`src/rtl/stream_demux2_pkg.sv`:
```
// Shared types and route constants for the 1:2 packet-aware stream demux.
package stream_demux_pkg;

  typedef enum logic [1:0] {
    IDLE,
    LOCK_A,
    LOCK_B
  } state_t;

  localparam logic SEL_A = 1'b0;
  localparam logic SEL_B = 1'b1;

  localparam int NUM_OUT = 2;

endpackage

```
`src/rtl/stream_demux2_if.sv`:
```
// Bundle of the input stream, both output streams and the status outputs.
interface stream_demux2_if #(
  parameter int WIDTH = 8,
  parameter int CNT_W = 8
);
  logic             in_valid;
  logic             in_ready;
  logic [WIDTH-1:0] in_data;
  logic             in_last;
  logic             in_sel;

  logic             a_valid;
  logic             a_ready;
  logic [WIDTH-1:0] a_data;
  logic             a_last;

  logic             b_valid;
  logic             b_ready;
  logic [WIDTH-1:0] b_data;
  logic             b_last;

  logic [CNT_W-1:0] a_pkt_cnt;
  logic [CNT_W-1:0] b_pkt_cnt;
  logic             sel_mismatch;

  modport slave (
    input  in_valid, in_data, in_last, in_sel, a_ready, b_ready,
    output in_ready, a_valid, a_data, a_last, b_valid, b_data, b_last,
           a_pkt_cnt, b_pkt_cnt, sel_mismatch
  );

  modport master (
    output in_valid, in_data, in_last, in_sel, a_ready, b_ready,
    input  in_ready, a_valid, a_data, a_last, b_valid, b_data, b_last,
           a_pkt_cnt, b_pkt_cnt, sel_mismatch
  );
endinterface

```
`src/rtl/stream_demux2_slot.sv`:
```
// One-entry output register (valid/data/last) with its completed-packet counter.
module demux_out_slot #(
  parameter int WIDTH = 8,
  parameter int CNT_W = 8
) (
  input  logic             clk,
  input  logic             rst_n,
  input  logic             load,
  input  logic [WIDTH-1:0] din,
  input  logic             lin,
  input  logic             ready,
  output logic             valid,
  output logic [WIDTH-1:0] data,
  output logic             last,
  output logic             free,
  output logic [CNT_W-1:0] pkt_cnt
);

  // Slot can take a beat when empty or when its current beat leaves this cycle.
  assign free = !valid || ready;

  always_ff @(posedge clk) begin
    if (!rst_n) begin
      valid   <= 1'b0;
      data    <= '0;
      last    <= 1'b0;
      pkt_cnt <= '0;
    end else begin
      if (load) begin
        valid <= 1'b1;
        data  <= din;
        last  <= lin;
      end else if (ready) begin
        valid <= 1'b0;
      end
      if (valid && ready && last)
        pkt_cnt <= pkt_cnt + 1'b1;
    end
  end

endmodule

```
`src/rtl/stream_demux2.sv`:
```
// 1:2 valid/ready demux: route chosen on a packet's first beat and held to its last.
module stream_demux2
  import stream_demux_pkg::*;
#(
  parameter int WIDTH = 8,
  parameter int CNT_W = 8
) (
  input logic             clk,
  input logic             rst_n,
  stream_demux2_if.slave  bus
);

  state_t state, state_nxt;
  logic   target;
  logic   acc;
  logic   mismatch_q;

  logic [NUM_OUT-1:0]            load;
  logic [NUM_OUT-1:0]            rdy;
  logic [NUM_OUT-1:0]            vld;
  logic [NUM_OUT-1:0]            lst;
  logic [NUM_OUT-1:0]            free;
  logic [NUM_OUT-1:0][WIDTH-1:0] dat;
  logic [NUM_OUT-1:0][CNT_W-1:0] cnt;

  always_comb begin
    target = bus.in_sel;
    unique case (state)
      LOCK_A:  target = SEL_A;
      LOCK_B:  target = SEL_B;
      default: target = bus.in_sel;
    endcase
  end

  // Only the target slot gates the input; the other output never stalls it.
  assign bus.in_ready = rst_n && free[target];
  assign acc          = bus.in_valid && bus.in_ready;

  assign rdy[SEL_A] = bus.a_ready;
  assign rdy[SEL_B] = bus.b_ready;

  genvar i;
  generate
    for (i = 0; i < NUM_OUT; i++) begin : g_slot
      assign load[i] = acc && (target == i[0]);

      demux_out_slot #(
        .WIDTH (WIDTH),
        .CNT_W (CNT_W)
      ) u_slot (
        .clk     (clk),
        .rst_n   (rst_n),
        .load    (load[i]),
        .din     (bus.in_data),
        .lin     (bus.in_last),
        .ready   (rdy[i]),
        .valid   (vld[i]),
        .data    (dat[i]),
        .last    (lst[i]),
        .free    (free[i]),
        .pkt_cnt (cnt[i])
      );
    end
  endgenerate

  assign bus.a_valid   = vld[SEL_A];
  assign bus.a_data    = dat[SEL_A];
  assign bus.a_last    = lst[SEL_A];
  assign bus.a_pkt_cnt = cnt[SEL_A];
  assign bus.b_valid   = vld[SEL_B];
  assign bus.b_data    = dat[SEL_B];
  assign bus.b_last    = lst[SEL_B];
  assign bus.b_pkt_cnt = cnt[SEL_B];

  always_comb begin
    state_nxt = state;
    if (acc) begin
      unique case (state)
        IDLE:    if (!bus.in_last) state_nxt = (bus.in_sel == SEL_B) ? LOCK_B : LOCK_A;
        LOCK_A,
        LOCK_B:  if (bus.in_last) state_nxt = IDLE;
        default: state_nxt = IDLE;
      endcase
    end
  end

  always_ff @(posedge clk) begin
    if (!rst_n) begin
      state      <= IDLE;
      mismatch_q <= 1'b0;
    end else begin
      state <= state_nxt;
      // Mid-packet select changes are flagged but ignored for routing.
      if (acc && (state != IDLE) && (bus.in_sel != target))
        mismatch_q <= 1'b1;
    end
  end

  assign bus.sel_mismatch = mismatch_q;

endmodule

```
`src/flat_wrapper.sv`:
```
// flat-port wrapper written by rule: the top's interface ports become plain ports
module stream_demux2_flat import stream_demux_pkg::*;
#(
  parameter int WIDTH = 8,
  parameter int CNT_W = 8
)
  (clk, rst_n, bus_in_valid, bus_in_data, bus_in_last, bus_in_sel, bus_a_ready, bus_b_ready, bus_in_ready, bus_a_valid, bus_a_data, bus_a_last, bus_b_valid, bus_b_data, bus_b_last, bus_a_pkt_cnt, bus_b_pkt_cnt, bus_sel_mismatch);
  stream_demux2_if #(.WIDTH(WIDTH), .CNT_W(CNT_W)) bus_i ();
  input logic clk;
  input logic rst_n;
  input wire logic [$bits(bus_i.in_valid)-1:0] bus_in_valid;
  input wire logic [$bits(bus_i.in_data)-1:0] bus_in_data;
  input wire logic [$bits(bus_i.in_last)-1:0] bus_in_last;
  input wire logic [$bits(bus_i.in_sel)-1:0] bus_in_sel;
  input wire logic [$bits(bus_i.a_ready)-1:0] bus_a_ready;
  input wire logic [$bits(bus_i.b_ready)-1:0] bus_b_ready;
  output wire logic [$bits(bus_i.in_ready)-1:0] bus_in_ready;
  output wire logic [$bits(bus_i.a_valid)-1:0] bus_a_valid;
  output wire logic [$bits(bus_i.a_data)-1:0] bus_a_data;
  output wire logic [$bits(bus_i.a_last)-1:0] bus_a_last;
  output wire logic [$bits(bus_i.b_valid)-1:0] bus_b_valid;
  output wire logic [$bits(bus_i.b_data)-1:0] bus_b_data;
  output wire logic [$bits(bus_i.b_last)-1:0] bus_b_last;
  output wire logic [$bits(bus_i.a_pkt_cnt)-1:0] bus_a_pkt_cnt;
  output wire logic [$bits(bus_i.b_pkt_cnt)-1:0] bus_b_pkt_cnt;
  output wire logic [$bits(bus_i.sel_mismatch)-1:0] bus_sel_mismatch;
  assign bus_i.in_valid = bus_in_valid;
  assign bus_i.in_data = bus_in_data;
  assign bus_i.in_last = bus_in_last;
  assign bus_i.in_sel = bus_in_sel;
  assign bus_i.a_ready = bus_a_ready;
  assign bus_i.b_ready = bus_b_ready;
  assign bus_in_ready = bus_i.in_ready;
  assign bus_a_valid = bus_i.a_valid;
  assign bus_a_data = bus_i.a_data;
  assign bus_a_last = bus_i.a_last;
  assign bus_b_valid = bus_i.b_valid;
  assign bus_b_data = bus_i.b_data;
  assign bus_b_last = bus_i.b_last;
  assign bus_a_pkt_cnt = bus_i.a_pkt_cnt;
  assign bus_b_pkt_cnt = bus_i.b_pkt_cnt;
  assign bus_sel_mismatch = bus_i.sel_mismatch;
  stream_demux2 #(.WIDTH(WIDTH), .CNT_W(CNT_W)) u_core (.clk(clk), .rst_n(rst_n), .bus(bus_i));
endmodule
```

◆ TASK DESCRIPTION ◆
Among the lines above, which contain the word "IDLE"? Copy every one.

◆ SOLUTION TO THIS TASK ◆
    IDLE,
        IDLE:    if (!bus.in_last) state_nxt = (bus.in_sel == SEL_B) ? LOCK_B : LOCK_A;
        LOCK_B:  if (bus.in_last) state_nxt = IDLE;
        default: state_nxt = IDLE;
      state      <= IDLE;
      if (acc && (state != IDLE) && (bus.in_sel != target))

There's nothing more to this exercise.